May 25 2007
D’oh!

WASHINGTON (AP) - Intelligence analysts predicted, in secret papers circulated within the government before the Iraq invasion, that al-Qaida would see U.S. military action as an opportunity to increase its operations and that Iran would try to shape a post-Saddam Iraq.
The top analysts in government also said that establishing a stable democracy in Iraq would be a “long, difficult and probably turbulent process.”
Democrats said the newly declassified documents, part of a Senate Intelligence Committee investigation released Friday, make clear that the Bush administration was warned about the very challenges it now faces as it tries to stabilize Iraq…
Among other conclusions, the analysts found:
- Establishing a stable democracy in Iraq would be a long, steep and probably turbulent challenge. They said that contributions could be made by 4 million Iraqi exiles and Iraq’s impoverished, underemployed middle class. But they noted that opposition parties would need sustained economic, political and military support.
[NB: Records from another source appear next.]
--- src/rtl/avalon_mem_arbiter.sv ---
// -----------------------------------------------------------------------------
// avalon_mem_arbiter
//
// Two-master Avalon-MM arbiter in front of the single RAM slave. m0 is the CPU
// bus master, m1 is the instruction-load/debug master. One master owns the
// slave at a time. Its transfer is forwarded combinationally. The other master
// is held off with waitrequest.
//
// Build option:
//   ARB_ROUND_ROBIN_EN  defined   -> round-robin. On a tie, the master that did
//                                    not complete the last transfer wins.
//                       undefined -> fixed priority. m1 always beats m0.
//
// Ports:
//   clk, reset_n                     clock, asynchronous active-low reset
//   m0_*/m1_* address, read, write,  master-side request inputs
//     writedata, byteenable
//   m0_waitrequest, m1_waitrequest   per-master stall
//   m0_readdata, m1_readdata         broadcast of s_readdata
//   s_address, s_writedata,          slave-side request, muxed from the owner
//     s_byteenable, s_read, s_write
//   s_waitrequest, s_readdata        slave-side response
//   grant                            one-hot owner (01 = m0, 10 = m1, 00 = idle)
// -----------------------------------------------------------------------------
// state   | meaning
// --------+-------------------------------------------------------------------
// IDLE    | nobody owns the slave; strobes low; arbitrate pending requests
// G0      | m0 owns the slave; leave on completion or when m0 drops its request
// G1      | m1 owns the slave; leave on completion or when m1 drops its request
// -----------------------------------------------------------------------------
module avalon_mem_arbiter #(
    parameter int ADDR_W = 32,
    parameter int DATA_W = 32
) (
    input  logic                  clk,
    input  logic                  reset_n,

    input  logic [ADDR_W-1:0]     m0_address,
    input  logic                  m0_read,
    input  logic                  m0_write,
    input  logic [DATA_W-1:0]     m0_writedata,
    input  logic [DATA_W/8-1:0]   m0_byteenable,
    output logic                  m0_waitrequest,
    output logic [DATA_W-1:0]     m0_readdata,

    input  logic [ADDR_W-1:0]     m1_address,
    input  logic                  m1_read,
    input  logic                  m1_write,
    input  logic [DATA_W-1:0]     m1_writedata,
    input  logic [DATA_W/8-1:0]   m1_byteenable,
    output logic                  m1_waitrequest,
    output logic [DATA_W-1:0]     m1_readdata,

    output logic [ADDR_W-1:0]     s_address,
    output logic                  s_read,
    output logic                  s_write,
    output logic [DATA_W-1:0]     s_writedata,
    output logic [DATA_W/8-1:0]   s_byteenable,
    input  logic                  s_waitrequest,
    input  logic [DATA_W-1:0]     s_readdata,

    output logic [1:0]            grant
);

    // The encoding doubles as the one-hot grant vector.
    localparam logic [1:0] ST_IDLE = 2'b00;
    localparam logic [1:0] ST_G0   = 2'b01;
    localparam logic [1:0] ST_G1   = 2'b10;

    localparam logic LAST_M0 = 1'b0;
    localparam logic LAST_M1 = 1'b1;

    logic [1:0] state;
    logic [1:0] state_nxt;
    logic       last;
    logic       last_nxt;

    logic       m0_req;
    logic       m1_req;
    logic       pick_m1;

    assign m0_req = m0_read | m0_write;
    assign m1_req = m1_read | m1_write;

    // pick_m1 only matters while IDLE with at least one request pending.
`ifdef ARB_ROUND_ROBIN_EN
    // A lone requester wins. On a tie, m1 wins only if m0 completed last.
    assign pick_m1 = m1_req & (~m0_req | (last == LAST_M0));
`else
    // Fixed priority. The loader always wins. last is tracked but not consulted.
    assign pick_m1 = m1_req;
`endif

    always_comb begin
        state_nxt = state;
        last_nxt  = last;
        case (state)
            ST_IDLE: begin
                if (pick_m1) begin
                    state_nxt = ST_G1;
                end else if (m0_req) begin
                    state_nxt = ST_G0;
                end
            end
            ST_G0: begin
                if (!m0_req) begin
                    // Abandoned transfer: release the slave, keep fairness history.
                    state_nxt = ST_IDLE;
                end else if (!s_waitrequest) begin
                    state_nxt = ST_IDLE;
                    last_nxt  = LAST_M0;
                end
            end
            ST_G1: begin
                if (!m1_req) begin
                    state_nxt = ST_IDLE;
                end else if (!s_waitrequest) begin
                    state_nxt = ST_IDLE;
                    last_nxt  = LAST_M1;
                end
            end
            default: begin
                state_nxt = ST_IDLE;
            end
        endcase
    end

    always_ff @(posedge clk or negedge reset_n) begin
        if (!reset_n) begin
            state <= ST_IDLE;
            last  <= LAST_M1;   // m0 takes the first round-robin tie
        end else begin
            state <= state_nxt;
            last  <= last_nxt;
        end
    end

    // The slave side is muxed from state. A reset therefore drops the strobes
    // and the grant as soon as reset_n falls, without waiting for a clock edge.
    always_comb begin
        s_address      = '0;
        s_read         = 1'b0;
        s_write        = 1'b0;
        s_writedata    = '0;
        s_byteenable   = '0;
        m0_waitrequest = 1'b1;
        m1_waitrequest = 1'b1;
        case (state)
            ST_G0: begin
                s_address      = m0_address;
                s_read         = m0_read;
                s_write        = m0_write;
                s_writedata    = m0_writedata;
                s_byteenable   = m0_byteenable;
                m0_waitrequest = s_waitrequest;
            end
            ST_G1: begin
                s_address      = m1_address;
                s_read         = m1_read;
                s_write        = m1_write;
                s_writedata    = m1_writedata;
                s_byteenable   = m1_byteenable;
                m1_waitrequest = s_waitrequest;
            end
            default: begin
            end
        endcase
    end

    assign grant       = state;
    assign m0_readdata = s_readdata;
    assign m1_readdata = s_readdata;

endmodule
- Al-Qaida would see the invasion as a chance to accelerate its attacks, and the lines between al-Qaida and other terrorist groups “could become blurred.” In a weak spot in the analysis, one paper said that the risk of terror attacks would spike after the invasion and slow over the next three to five years. However, the State Department recently found that attacks last year alone rose sharply.
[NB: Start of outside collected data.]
[config.mk]
export PLATFORM = sky130hd
export DESIGN_NAME = catc_bus_sequencer_flat
export DESIGN_NICKNAME = d
export VERILOG_FILES = /design/src/rtl/catc_bus_sequencer_if.sv /design/src/rtl/catc_bus_sequencer.sv /design/src/flat_wrapper.sv
export SDC_FILE = /design/constraint.sdc
export NUM_CORES = 1
export LEC_CHECK = 0
export ABC_AREA = 1
export CAP_MARGIN = 20
export CELL_PAD_IN_SITES_DETAIL_PLACEMENT = 1
export CELL_PAD_IN_SITES_GLOBAL_PLACEMENT = 2
export CORE_MARGIN = 3
export CORE_UTILIZATION = 38
export CTS_BUF_LIST = sky130_fd_sc_hd__clkbuf_16
export DETAILED_ROUTE_END_ITERATION = 7
export GPL_TIMING_DRIVEN = 0
export PLACE_DENSITY = 0.88
export REMOVE_ABC_BUFFERS = 1
export SYNTH_ARGS = -nofsm -noshare
export SYNTH_HDL_FRONTEND = slang
export SYNTH_SLANG_ARGS = --single-unit
export TNS_END_PERCENT = 20
[constraint.sdc]
create_clock -name clk -period 7.76 [get_ports clk]
set_clock_uncertainty 0.15 [all_clocks]
set_input_delay 1.164 -clock clk [delete_from_list [all_inputs] [get_ports clk]]
set_output_delay 1.164 -clock clk [all_outputs]
set_load 0.03 [all_outputs]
- Groups in Iraq’s deeply divided society would become violent, unless stopped by the occupying force. “Score settling would occur throughout Iraq between those associated with Saddam’s regime and those who have suffered most under it,” one report stated.
- Iraq’s neighbors would jockey for influence and Iranian leaders would try to shape the post-Saddam era to demonstrate Tehran’s importance in the region. The less Tehran felt threatened by U.S. actions, the analysts said, “the better the chance that they could cooperate in the postwar period.”
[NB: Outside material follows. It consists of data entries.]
File: config.mk
export PLATFORM = sky130hd
export DESIGN_NAME = polyveck_reduce_stream
export DESIGN_NICKNAME = d
export VERILOG_FILES = /design/src/rtl/polyveck_reduce_stream.sv
export SDC_FILE = /design/constraint.sdc
export NUM_CORES = 2
export LEC_CHECK = 0
export ABC_AREA = 1
export CORE_ASPECT_RATIO = 0.8
export CORE_UTILIZATION = 50
export CTS_BUF_LIST = sky130_fd_sc_hd__clkbuf_4
export DETAILED_ROUTE_END_ITERATION = 7
export HOLD_SLACK_MARGIN = 0.12
export PLACE_DENSITY_LB_ADDON = 0.3
export SYNTH_ARGS = -nofsm -noshare
export SYNTH_HDL_FRONTEND = slang
export SYNTH_SLANG_ARGS = --single-unit
File: constraint.sdc
create_clock -name clk -period 5.49 [get_ports clk]
set_clock_uncertainty 0.1 [all_clocks]
set_input_delay 0.549 -clock clk [delete_from_list [all_inputs] [get_ports clk]]
set_output_delay 0.549 -clock clk [all_outputs]
set_load 0.02 [all_outputs]
File: src/rtl/polyveck_reduce_stream.sv
// Streaming polynomial-vector reducer: a two-stage valid/ready pipeline applying
// caddq, reduce32, freeze (reduce32 then caddq) or pass to LANES coefficients per beat.
module polyveck_reduce_stream #(
  parameter int K       = 6,
  parameter int N       = 256,
  parameter int LANES   = 8,
  parameter int COEFF_W = 32,
  parameter int Q       = 8380417,
  localparam int IDX_W  = (K > 1) ? $clog2(K) : 1
) (
  input  logic                     clk,
  input  logic                     rst,
  input  logic [1:0]               cfg_mode,
  input  logic                     in_valid,
  output logic                     in_ready,
  input  logic [LANES*COEFF_W-1:0] in_data,
  output logic                     out_valid,
  input  logic                     out_ready,
  output logic [LANES*COEFF_W-1:0] out_data,
  output logic [IDX_W-1:0]         out_poly_idx,
  output logic                     out_last,
  output logic                     done
);

  localparam int BPP    = N / LANES;
  localparam int BEAT_W = (BPP > 1) ? $clog2(BPP) : 1;
  localparam int DW     = LANES * COEFF_W;

  localparam logic [COEFF_W-1:0]        QW    = COEFF_W'(Q);
  localparam logic signed [COEFF_W:0]   ROUND = (COEFF_W + 1)'(1 << 22);

  typedef enum logic [1:0] {
    MODE_CADDQ    = 2'd0,
    MODE_REDUCE32 = 2'd1,
    MODE_FREEZE   = 2'd2,
    MODE_PASS     = 2'd3
  } mode_e;

  // The rounding add is done one bit wider so INT_MAX + 2^22 cannot wrap.
  function automatic logic [COEFF_W-1:0] reduce32(input logic [COEFF_W-1:0] a);
    logic signed [COEFF_W:0] t;
    t = ($signed({a[COEFF_W-1], a}) + ROUND) >>> 23;
    return a - t[COEFF_W-1:0] * QW;
  endfunction

  function automatic logic [COEFF_W-1:0] caddq(input logic [COEFF_W-1:0] a);
    return a + (a[COEFF_W-1] ? QW : '0);
  endfunction

  logic [BEAT_W-1:0] beat_cnt;
  logic [IDX_W-1:0]  poly_cnt;
  mode_e             mode_lat;

  logic              v1;
  logic [DW-1:0]     d1;
  mode_e             mode1;
  logic [IDX_W-1:0]  idx1;
  logic              last1;

  logic              s1_adv, s2_adv, in_fire;
  logic              first_beat, beat_wrap, last_beat;
  mode_e             in_mode;
  logic [DW-1:0]     r1, r2;

  assign s2_adv     = !out_valid || out_ready;
  assign s1_adv     = !v1 || s2_adv;
  assign in_ready   = s1_adv && !rst;
  assign in_fire    = in_valid && in_ready;
  assign first_beat = (beat_cnt == '0) && (poly_cnt == '0);
  assign beat_wrap  = (beat_cnt == BEAT_W'(BPP - 1));
  assign last_beat  = beat_wrap && (poly_cnt == IDX_W'(K - 1));
  // The first beat of a vector uses cfg_mode directly, later beats the latched copy.
  assign in_mode    = first_beat ? mode_e'(cfg_mode) : mode_lat;

  // NOTE: every variable gets a default at the top of always_comb so no path
  // leaves it unassigned, which would otherwise infer a latch.
  always_comb begin
    r1 = in_data;
    r2 = d1;
    for (int i = 0; i < LANES; i++) begin
      if (in_mode == MODE_REDUCE32 || in_mode == MODE_FREEZE)
        r1[i*COEFF_W +: COEFF_W] = reduce32(in_data[i*COEFF_W +: COEFF_W]);
      if (mode1 == MODE_CADDQ || mode1 == MODE_FREEZE)
        r2[i*COEFF_W +: COEFF_W] = caddq(d1[i*COEFF_W +: COEFF_W]);
    end
  end

  // NOTE: sequential state uses non-blocking assignments so every register
  // samples pre-edge values regardless of statement order.
  always_ff @(posedge clk) begin
    if (rst) begin
      beat_cnt     <= '0;
      poly_cnt     <= '0;
      mode_lat     <= MODE_CADDQ;
      v1           <= 1'b0;
      d1           <= '0;
      mode1        <= MODE_CADDQ;
      idx1         <= '0;
      last1        <= 1'b0;
      out_valid    <= 1'b0;
      out_data     <= '0;
      out_poly_idx <= '0;
      out_last     <= 1'b0;
      done         <= 1'b0;
    end else begin
      if (in_fire) begin
        if (first_beat) mode_lat <= in_mode;
        if (beat_wrap) begin
          beat_cnt <= '0;
          poly_cnt <= last_beat ? '0 : poly_cnt + IDX_W'(1);
        end else begin
          beat_cnt <= beat_cnt + BEAT_W'(1);
        end
      end

      if (s1_adv) begin
        v1 <= in_fire;
        if (in_fire) begin
          d1    <= r1;
          mode1 <= in_mode;
          idx1  <= poly_cnt;
          last1 <= last_beat;
        end
      end

      if (s2_adv) begin
        out_valid <= v1;
        if (v1) begin
          out_data     <= r2;
          out_poly_idx <= idx1;
          out_last     <= last1;
        end
      end

      done <= out_valid && out_ready && out_last;
    end
  end

endmodule
### Word level (Yosys, flattened, before mapping)

Index checks and enable logic that the tools add are counted.

| storage, ports and cells | value |
|---|---|
| output and inout bits | 263 |
| bits of input ports | 262 |
| flip-flop bits (word level) | 535 |
| word-level logic and storage cells | 99 |

| operators by class | value |
|---|---|
| multipliers | 8 |
| $add $sub $neg | 26 |
| eq/ne operators | 5 |
| muxes and demuxes | 27 |
| reduce and logical (&&, ||, !) cells | 20 |

Operators by type and width:

| operator | number |
|---|---|
| $mux 32 | 16 |
| $add 32x24->33 const B | 8 |
| $add 32x23->32 | 8 |
| $mul 10x24->32 const B | 8 |
| $sub 32x32->32 | 8 |
| $mux 23 | 8 |
| $reduce_and 2->1 | 4 |
| $logic_and 1x1->1 | 6 |
| $add 5x1->5 const B | 1 |
| $eq 5x5->1 const B | 1 |
| $logic_not 5->1 | 1 |
| $mux 5 | 1 |
| $eq 2x2->1 const B | 2 |
| $logic_or 1x1->1 | 4 |
| $add 3x1->3 const B | 1 |
| $eq 3x3->1 const B | 1 |
| $logic_not 1->1 | 3 |
| $logic_not 3->1 | 1 |
| $mux 3 | 1 |
| $eq 2x1->1 const B | 1 |
| $logic_not 2->1 | 1 |
| $mux 2 | 1 |

### Depth between registers and ports, before layout

| logic depth | value |
|---|---|
| word-level depth | 6 |
| mapped depth | 35 |
| gate-level depth less buffers | 35 |

### Least setup slack after synthesis

OpenSTA, ideal clock, no wires.

| timing | value |
|---|---|
| kind | input -> register |
| from | input in_data[217] |
| to | register d1[222] |
| slack | -0.351 ns |
| cell stages on the path | 31 |
| data arrival time | 5.609 ns |
| required time | 5.258 ns |
| buffers on the path | 0 |
| setup time | 0.132 ns |
| cells stage by stage | inv_1 > nor3_1 > nand2_1 > nor2_1 > nand2_1 > xor2_1 > inv_1 > xor2_1 > ha_1 > inv_1 > nand2_2 > xor2_1 > inv_1 > ha_1 > a31oi_1 > inv_1 > fa_1 > fa_1 > inv_1 > fa_1 > inv_1 > ha_1 > nand2_1 > nor2_1 > inv_1 > nor4_1 > nand4_1 > nand3_1 > nand3_1 > nand2_1 > a21oi_1 |

| on the way | value |
|---|---|
| longest elaborated chain between the ends | 4 |

RTL lines:

| element | RTL line | source |
|---|---|---|
| start, declared | 16 | `input logic [LANES*COEFF_W-1:0] in_data,` |
| $add 32x24->33 | 42 | `t = ($signed({a[COEFF_W-1], a}) + ROUND) >>> 23;` |
| $mul 10x24->32 | 43 | `return a - t[COEFF_W-1:0] * QW;` |
| $sub 32x32->32 (*) | 43 |  |
| $mux 32 (*) | 81 | `if (in_mode == MODE_REDUCE32 \|\| in_mode == MODE_FREEZE)` |
| end signal, assigned | 119 | `d1 <= r1;` |
| end, declared | 55 | `logic [DW-1:0] d1;` |

Mark *: on every way between the ends. The rest lies on a longest branch, timed or not.
A chain may end at the register's enable or synchronous reset.

### Final worst setup path

| timing | value |
|---|---|
| from | input in_data[87] |
| to | register d1[88] |

Same word-level chain as after synthesis.

==> flow_metrics.py <==
metrics = {
    "run_status": {
        "status": "finished, final reports clean",
    },
    "floorplanning": {
        "std_cell_rows": 121,
        "top_level_ports": 525,
        "die-area_um2": 139000,
        "die_w_um": 417,
        "coreArea_um2": 136000,
        "die_h_um": 334,
        "start_util": 0.505,
    },
    "clock_tree": {
        "cts.htree.levels": 4,
        "cts_made_buffers": 159,
        "clockBufferDepth": 3,
        "cts-root-buf": "clkbuf_4",
        "path_clk_slew_ns": 0.06,
        "cts_tree": "yes",
        "clk_latency_ns": 1.17,
        "cts.sinks": 534,
    },
    "synth": {
        "ys_ff_latch": 534,
        "netlist_instances": 10300,
        "ys_async_sr_fraction": 0,
        "syn-num-nets": 11800,
        "syn_avg_cell_area_um2": 6.67,
        "synth.largest_area_cell": "dfxtp_1",
        "synth_ff_type": "dfxtp_1",
        "synth_top_area_frac": 0.155,
        "yosys_warnings": 0,
        "synth_area_um2": 68800,
        "synthTopCellsByArea": "dfxtp_1 16%, ha_1 15%, fa_1 11%",
        "synth_edf_count": 0,
        "synth_seq_area_share": 0.155,
        "synth_cell_types": 60,
    },
    "place": {
        "hpwl_um": 212000,
        "routabilityCongestion": 0.996,
        "port_buffers": 524,
        "placed_cells": 13300,
    },
    "pwr": {
        "switchingPower_mw": 30.8,
        "ir_worst_vdd_mv": 0.664,
        "leakage_nw": 43.0,
        "pwr-share-seq": 0.086,
        "clkPwrFrac": 0.069,
        "combinationalPowerShare": 0.845,
        "swShare": 0.519,
        "power_per_cell_area_nw_per_um2": 686,
        "p_int_mw": 28.5,
    },
    "grt": {
        "grt-ovfl-total": 0,
        "grt.total_usage": 0.366,
        "grt_pass1_vias": 71700,
        "antenna_found_initial": 6,
        "grt_start_max_net_pins": 176,
        "grt_pass1_wl_um": 401000,
    },
    "detailed_routing": {
        "drt_wl_total_um": 261000,
        "dr.pass1.iters": 6,
        "drc": 0,
        "vias_per_cell": 5.45,
        "first_iter_violations": 6124,
        "via_count": 74400,
        "wl_per_cell_um": 19.1,
        "drtAntennaViolNets": 0,
    },
    "critical_path": {
        "cp.required_ns": 6.32,
        "cp-end-kind": "register",
        "cp.arrival_ns": 6.15,
        "cp-start-kind": "input pin",
        "critPathKind": "in -> reg",
        "crit_fanout": 5,
    },
    "timing": {
        "maxSlewViolCount": 0,
        "setup_viol": 0,
        "timing.final.crit_period_ns": 5.32,
        "relSlewSlack": 0.234,
        "fmax_mhz": 188,
        "hold_violations": 0,
        "post-route-period-util": 0.969,
        "worst_slew_pin_slew_ns": 1.14,
    },
    "final_layout": {
        "fillers": 12700,
        "fin_util": 0.635,
        "syn_to_final_growth_pct": 25.7,
        "layoutNonFillerInstCount": 13700,
        "nets": 13300,
        "drive_above_1_share": 0.134,
    },
    "min_path": {
        "hold_class": "in -> reg",
    },
    "run": {
        "maxCapViolCount": 0,
    },
}
==> cell usage in the layout (no fill, tap or decap), types with 216 or more instances in the layout <==
cell,Yosys,final
clkbuf_4,0,216
fa_1,391,391
dfxtp_1,534,533
nand3_1,624,614
o21ai_0,636,620
nand2_1,2000,1981
nor2_1,1003,966
ha_1,840,809
a21oi_1,804,768
xor2_1,313,291
clkdlybuf4s50_1,0,511
buf_4,3,966
inv_1,1869,1861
- Postwar Iraq would face significant economic challenges, having few resources beyond oil. Analysts predicted that Iraq’s large petroleum resources would make economic reconstruction easier, but they didn’t anticipate that continued fighting and sabotage would drag down oil production.
- Military action to eliminate Iraq’s weapons of mass destruction would not cause other governments in the region to give up such programs.